[Records contained in a dataset]
*** Block opens ***

## src/rtl/jtcontra_gfx_tilemap_n.sv

```systemverilog
// Multi-layer tilemap scanline renderer.
// Per line, walks each layer in 4-pixel chunks: scans the tile VRAM,
// fetches a 16-bit ROM half-row, and dumps four pixels into the line buffer.
// Supports per-tile hflip, fine scroll with left/right clipping and a
// configurable visible width.
module jtcontra_gfx_tilemap_n #(
   parameter int LAYERS = 2,
   parameter int LINE_W = 320
) (
   input  logic                  clk,
   input  logic                  rst_n,
   input  logic                  LHBL,
   input  logic                  LVBL,
   input  logic [8:0]            vrender,
   input  logic [LAYERS*9-1:0]   hscr,
   input  logic [LAYERS*8-1:0]   vscr,
   input  logic [LAYERS*9-1:0]   dump_start,
   output logic [11:0]           scan_addr,
   input  logic [7:0]            attr_scan,
   input  logic [7:0]            code_scan,
   output logic                  rom_cs,
   output logic [16:0]           rom_addr,
   input  logic                  rom_ok,
   input  logic [15:0]           rom_data,
   output logic                  line,
   output logic [9:0]            line_addr,
   output logic [7:0]            line_din,
   output logic                  line_we,
   output logic [1:0]            line_lyr,
   output logic                  done
);

   localparam logic [8:0] LW = 9'(LINE_W);

   typedef enum logic [2:0] {IDLE, SETUP, SCAN, FETCH, DUMP, NEXT} t_state;

   t_state      r_state, w_next;
   logic        r_lhbl;
   logic [1:0]  r_lyr;
   logic [7:0]  r_vn;
   logic [8:0]  r_hn;
   logic [9:0]  r_px;        // signed: starts at -hscr[1:0]
   logic [10:0] r_code;
   logic [3:0]  r_pal;
   logic        r_flip;
   logic [15:0] r_data;
   logic [1:0]  r_cnt;       // SCAN wait / DUMP pixel counter
   logic        r_done;
   logic        r_line;

   logic [8:0]  w_hscr, w_dstart;
   logic [7:0]  w_vscr;
   logic        w_start, w_px_vis, w_px_end, w_last;
   logic [8:0]  w_hn_nx;
   logic [1:0]  w_idx;
   logic [3:0]  w_nib;
   logic        w_unused_ok;

   assign w_unused_ok = vrender[8];

   // Select the scroll/placement settings of the layer being rendered
   always_comb begin
      w_hscr   = '0;
      w_vscr   = '0;
      w_dstart = '0;
      for (int k = 0; k < LAYERS; k++) begin
         if (r_lyr == 2'(k)) begin
            w_hscr   = hscr[9*k +: 9];
            w_vscr   = vscr[8*k +: 8];
            w_dstart = dump_start[9*k +: 9];
         end
      end
   end

   assign w_start  = LHBL & ~r_lhbl & LVBL;
   assign w_px_vis = ~r_px[9] && (r_px[8:0] <  LW);
   assign w_px_end = ~r_px[9] && (r_px[8:0] >= LW);
   assign w_last   = (r_lyr == 2'(LAYERS-1));
   assign w_hn_nx  = r_hn + 9'd4;
   // Flip reverses nibble order: index 3-cnt == cnt ^ 3
   assign w_idx    = r_cnt ^ {2{r_flip}};

   // Pick the current pixel nibble, leftmost first
   always_comb begin
      case (w_idx)
         2'd0:    w_nib = r_data[15:12];
         2'd1:    w_nib = r_data[11:8];
         2'd2:    w_nib = r_data[7:4];
         default: w_nib = r_data[3:0];
      endcase
   end

   // State register
   always_ff @(posedge clk or negedge rst_n) begin
      if (!rst_n) r_state <= IDLE;
      else        r_state <= w_next;
   end

   // Next-state logic; a line start overrides whatever is in progress
   always_comb begin
      w_next = r_state;
      case (r_state)
         IDLE:    w_next = IDLE;
         SETUP:   w_next = SCAN;
         SCAN:    if (r_cnt == 2'd1) w_next = FETCH;
         FETCH:   if (rom_ok) w_next = DUMP;
         DUMP:    if (r_cnt == 2'd3) w_next = NEXT;
         NEXT: begin
            if (w_px_end)        w_next = w_last ? IDLE : SETUP;
            else if (w_hn_nx[2]) w_next = FETCH;   // other half of same tile
            else                 w_next = SCAN;
         end
         default: w_next = IDLE;
      endcase
      if (w_start) w_next = SETUP;
   end

   // Datapath: scroll setup, tile latch, ROM latch, pixel/column stepping
   always_ff @(posedge clk or negedge rst_n) begin
      if (!rst_n) begin
         r_lhbl <= 1'b0;
         r_lyr  <= '0;
         r_vn   <= '0;
         r_hn   <= '0;
         r_px   <= '0;
         r_code <= '0;
         r_pal  <= '0;
         r_flip <= 1'b0;
         r_data <= '0;
         r_cnt  <= '0;
         r_done <= 1'b1;
         r_line <= 1'b0;
      end else begin
         r_lhbl <= LHBL;
         r_cnt  <= (w_next != r_state) ? 2'd0 : r_cnt + 2'd1;
         if (w_start) begin
            r_line <= ~r_line;
            r_lyr  <= '0;
            r_done <= 1'b0;
         end else begin
            case (r_state)
               SETUP: begin
                  r_vn <= vrender[7:0] + w_vscr;
                  r_hn <= {w_hscr[8:2], 2'b00};
                  r_px <= 10'd0 - {8'd0, w_hscr[1:0]};
               end
               SCAN: if (r_cnt == 2'd1) begin
                  r_code <= {attr_scan[7:5], code_scan};
                  r_pal  <= attr_scan[3:0];
                  r_flip <= attr_scan[4];
               end
               FETCH: if (rom_ok) r_data <= rom_data;
               DUMP:  r_px <= r_px + 10'd1;
               NEXT: begin
                  if (w_px_end) begin
                     if (w_last) r_done <= 1'b1;
                     else        r_lyr  <= r_lyr + 2'd1;
                  end else begin
                     r_hn <= w_hn_nx;
                  end
               end
               default: ;
            endcase
         end
      end
   end

   // Outputs decoded from state and datapath registers
   always_comb begin
      rom_cs    = (r_state == FETCH);
      line_we   = (r_state == DUMP) && w_px_vis;
      line_din  = (r_state == DUMP) ? {r_pal, w_nib} : 8'd0;
      line_addr = {r_line, w_dstart + r_px[8:0]};
      scan_addr = {r_lyr, r_vn[7:3], r_hn[7:3]};
      rom_addr  = {r_lyr, r_code, r_vn[2:0], r_hn[2] ^ r_flip};
      line      = r_line;
      line_lyr  = r_lyr;
      done      = r_done;
   end

endmodule

```
===== config.mk =====
export PLATFORM = sky130hd
export DESIGN_NAME = uart_xcvr_flat
export DESIGN_NICKNAME = d
export VERILOG_FILES = /design/src/rtl/uart_xcvr_if.sv /design/src/rtl/uart_xcvr.sv /design/src/flat_wrapper.sv
export SDC_FILE = /design/constraint.sdc
export NUM_CORES = 1
export LEC_CHECK = 0
export BUFFER_PORTS_ARGS = -buffer_cell sky130_fd_sc_hd__buf_2
export CAP_MARGIN = 20
export CORE_UTILIZATION = 50
export CTS_BUF_LIST = sky130_fd_sc_hd__clkbuf_2 sky130_fd_sc_hd__clkbuf_4 sky130_fd_sc_hd__clkbuf_8
export DETAILED_ROUTE_END_ITERATION = 6
export PLACE_DENSITY_LB_ADDON = 0.15
export SLEW_MARGIN = 20
export SYNTH_ARGS = -nofsm -noshare
export SYNTH_HDL_FRONTEND = slang
export SYNTH_SLANG_ARGS = --single-unit
export TNS_END_PERCENT = 20

===== constraint.sdc =====
create_clock -name clk -period 4.36 [get_ports clk]
set_clock_uncertainty 0.15 [all_clocks]
set_input_delay 0.872 -clock clk [delete_from_list [all_inputs] [get_ports clk]]
set_output_delay 0.872 -clock clk [all_outputs]
set_load 0.01 [all_outputs]

===== src/rtl/uart_xcvr_if.sv =====
// Byte-stream side of the UART transceiver: TX and RX valid/ready channels.
// The producer/consumer holds the master modport, the transceiver the slave.
interface uart_xcvr_if #(
  parameter int DATA_WIDTH = 8
);
  logic [DATA_WIDTH-1:0] tx_data;
  logic                  tx_valid;
  logic                  tx_ready;
  logic [DATA_WIDTH-1:0] rx_data;
  logic                  rx_valid;
  logic                  rx_ready;
  logic                  rx_parity_err;
  logic                  rx_frame_err;
  logic                  rx_overrun;

  modport master (
    output tx_data, tx_valid, rx_ready,
    input  tx_ready, rx_data, rx_valid,
    input  rx_parity_err, rx_frame_err, rx_overrun
  );

  modport slave (
    input  tx_data, tx_valid, rx_ready,
    output tx_ready, rx_data, rx_valid,
    output rx_parity_err, rx_frame_err, rx_overrun
  );
endinterface


===== src/rtl/uart_xcvr.sv =====
// Full-duplex UART with runtime divisor, parity mode and stop-bit count.
// Each direction latches its frame format when its frame begins.
module uart_xcvr #(
  parameter int DATA_WIDTH = 8,
  parameter int DIV_WIDTH  = 16
) (
  input  logic                 clk,
  input  logic                 rst,
  input  logic [DIV_WIDTH-1:0] cfg_div,
  input  logic [1:0]           cfg_parity,
  input  logic                 cfg_stop2,
  output logic                 txd,
  input  logic                 rxd,
  uart_xcvr_if.slave           bus
);
  localparam int BW = $clog2(DATA_WIDTH);
  typedef logic [DIV_WIDTH-1:0] div_t;
  typedef logic [BW-1:0] bit_t;
  typedef logic [DATA_WIDTH-1:0] word_t;
  localparam div_t D1    = div_t'(1);
  localparam bit_t B1    = bit_t'(1);
  localparam bit_t BLAST = bit_t'(DATA_WIDTH - 1);

  typedef enum logic [2:0] {
    S_IDLE, S_START, S_DATA, S_PAR, S_STOP
  } st_t;

  div_t div_eff;
  logic par_en;
  assign div_eff = (cfg_div < div_t'(4)) ? div_t'(4) : cfg_div;
  assign par_en  = (cfg_parity == 2'b01) || (cfg_parity == 2'b10);

  st_t   t_st, t_st_n;
  div_t  t_cnt, t_cnt_n, t_div, t_div_n;
  bit_t  t_bit, t_bit_n;
  word_t t_sh, t_sh_n;
  logic  t_par, t_par_n, t_pen, t_pen_n;
  logic  t_s2, t_s2_n, t_txd, t_txd_n;

  assign txd          = t_txd;
  assign bus.tx_ready = (t_st == S_IDLE) && !rst;

  always_ff @(posedge clk) begin
    if (rst) begin
      t_st  <= S_IDLE;
      t_cnt <= '0;
      t_div <= div_t'(4);
      t_bit <= '0;
      t_sh  <= '0;
      t_par <= 1'b0;
      t_pen <= 1'b0;
      t_s2  <= 1'b0;
      t_txd <= 1'b1;
    end else begin
      t_st  <= t_st_n;
      t_cnt <= t_cnt_n;
      t_div <= t_div_n;
      t_bit <= t_bit_n;
      t_sh  <= t_sh_n;
      t_par <= t_par_n;
      t_pen <= t_pen_n;
      t_s2  <= t_s2_n;
      t_txd <= t_txd_n;
    end
  end

  always_comb begin
    t_st_n  = t_st;
    t_cnt_n = t_cnt;
    t_div_n = t_div;
    t_bit_n = t_bit;
    t_sh_n  = t_sh;
    t_par_n = t_par;
    t_pen_n = t_pen;
    t_s2_n  = t_s2;
    t_txd_n = t_txd;
    if (t_st != S_IDLE) t_cnt_n = t_cnt - D1;
    unique case (t_st)
      S_IDLE: begin
        t_txd_n = 1'b1;
        if (bus.tx_valid) begin
          t_st_n  = S_START;
          t_txd_n = 1'b0;
          t_cnt_n = div_eff - D1;
          t_div_n = div_eff;
          t_pen_n = par_en;
          t_s2_n  = cfg_stop2;
          t_sh_n  = bus.tx_data;
          t_par_n = (^bus.tx_data) ^ cfg_parity[1];
        end
      end
      S_START: if (t_cnt == '0) begin
        t_st_n  = S_DATA;
        t_txd_n = t_sh[0];
        t_cnt_n = t_div - D1;
        t_bit_n = BLAST;
      end
      S_DATA: if (t_cnt == '0) begin
        t_cnt_n = t_div - D1;
        if (t_bit == '0) begin
          t_st_n  = t_pen ? S_PAR : S_STOP;
          t_txd_n = t_pen ? t_par : 1'b1;
          t_bit_n = t_s2 ? B1 : '0;
        end else begin
          t_bit_n = t_bit - B1;
          t_sh_n  = t_sh >> 1;
          t_txd_n = t_sh[1];
        end
      end
      S_PAR: if (t_cnt == '0) begin
        t_st_n  = S_STOP;
        t_txd_n = 1'b1;
        t_cnt_n = t_div - D1;
      end
      S_STOP: if (t_cnt == '0) begin
        t_cnt_n = t_div - D1;
        if (t_bit == '0) t_st_n = S_IDLE;
        else t_bit_n = t_bit - B1;
      end
      default: t_st_n = S_IDLE;
    endcase
  end

  // s3 holds the previous synchronized level for falling-edge detection
  logic  s1, s2, s3;
  st_t   r_st, r_st_n;
  div_t  r_cnt, r_cnt_n, r_div, r_div_n;
  bit_t  r_bit, r_bit_n;
  word_t r_sh, r_sh_n;
  logic  r_pen, r_pen_n, r_odd, r_odd_n, r_pe, r_pe_n;
  logic  done, fe;
  word_t o_data;
  logic  o_valid, o_pe, o_fe, o_ov, hs;

  assign bus.rx_data       = o_data;
  assign bus.rx_valid      = o_valid;
  assign bus.rx_parity_err = o_pe;
  assign bus.rx_frame_err  = o_fe;
  assign bus.rx_overrun    = o_ov;
  assign hs = o_valid && bus.rx_ready;

  always_ff @(posedge clk) begin
    if (rst) begin
      s1    <= 1'b1;
      s2    <= 1'b1;
      s3    <= 1'b1;
      r_st  <= S_IDLE;
      r_cnt <= '0;
      r_div <= div_t'(4);
      r_bit <= '0;
      r_sh  <= '0;
      r_pen <= 1'b0;
      r_odd <= 1'b0;
      r_pe  <= 1'b0;
    end else begin
      s1    <= rxd;
      s2    <= s1;
      s3    <= s2;
      r_st  <= r_st_n;
      r_cnt <= r_cnt_n;
      r_div <= r_div_n;
      r_bit <= r_bit_n;
      r_sh  <= r_sh_n;
      r_pen <= r_pen_n;
      r_odd <= r_odd_n;
      r_pe  <= r_pe_n;
    end
  end

  always_comb begin
    r_st_n  = r_st;
    r_cnt_n = r_cnt;
    r_div_n = r_div;
    r_bit_n = r_bit;
    r_sh_n  = r_sh;
    r_pen_n = r_pen;
    r_odd_n = r_odd;
    r_pe_n  = r_pe;
    done    = 1'b0;
    fe      = 1'b0;
    if (r_st != S_IDLE) r_cnt_n = r_cnt - D1;
    unique case (r_st)
      S_IDLE: if (s3 && !s2) begin
        r_st_n  = S_START;
        r_cnt_n = (div_eff >> 1) - D1;
        r_div_n = div_eff;
        r_pen_n = par_en;
        r_odd_n = cfg_parity[1];
        r_pe_n  = 1'b0;
      end
      S_START: if (r_cnt == '0) begin
        r_cnt_n = r_div - D1;
        r_bit_n = BLAST;
        r_st_n  = s2 ? S_IDLE : S_DATA;
      end
      S_DATA: if (r_cnt == '0) begin
        r_sh_n  = {s2, r_sh[DATA_WIDTH-1:1]};
        r_cnt_n = r_div - D1;
        if (r_bit == '0) r_st_n = r_pen ? S_PAR : S_STOP;
        else r_bit_n = r_bit - B1;
      end
      S_PAR: if (r_cnt == '0) begin
        r_pe_n  = s2 ^ (^r_sh) ^ r_odd;
        r_cnt_n = r_div - D1;
        r_st_n  = S_STOP;
      end
      S_STOP: if (r_cnt == '0) begin
        done   = 1'b1;
        fe     = !s2;
        r_st_n = S_IDLE;
      end
      default: r_st_n = S_IDLE;
    endcase
  end

  always_ff @(posedge clk) begin
    if (rst) begin
      o_data  <= '0;
      o_valid <= 1'b0;
      o_pe    <= 1'b0;
      o_fe    <= 1'b0;
      o_ov    <= 1'b0;
    end else if (done && (!o_valid || hs)) begin
      o_data  <= r_sh;
      o_valid <= 1'b1;
      o_pe    <= r_pe;
      o_fe    <= fe;
      o_ov    <= 1'b0;
    end else if (done) begin
      o_ov <= 1'b1;
    end else if (hs) begin
      o_valid <= 1'b0;
      o_pe    <= 1'b0;
      o_fe    <= 1'b0;
      o_ov    <= 1'b0;
    end
  end
endmodule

*** Block closes ***

* **WORK REQUIRED**:
Go through the entries above and copy out every line that includes the word "BLAST".

* **ANSWER TO THE PROBLEM**:
  localparam bit_t BLAST = bit_t'(DATA_WIDTH - 1);
        t_bit_n = BLAST;
        r_bit_n = BLAST;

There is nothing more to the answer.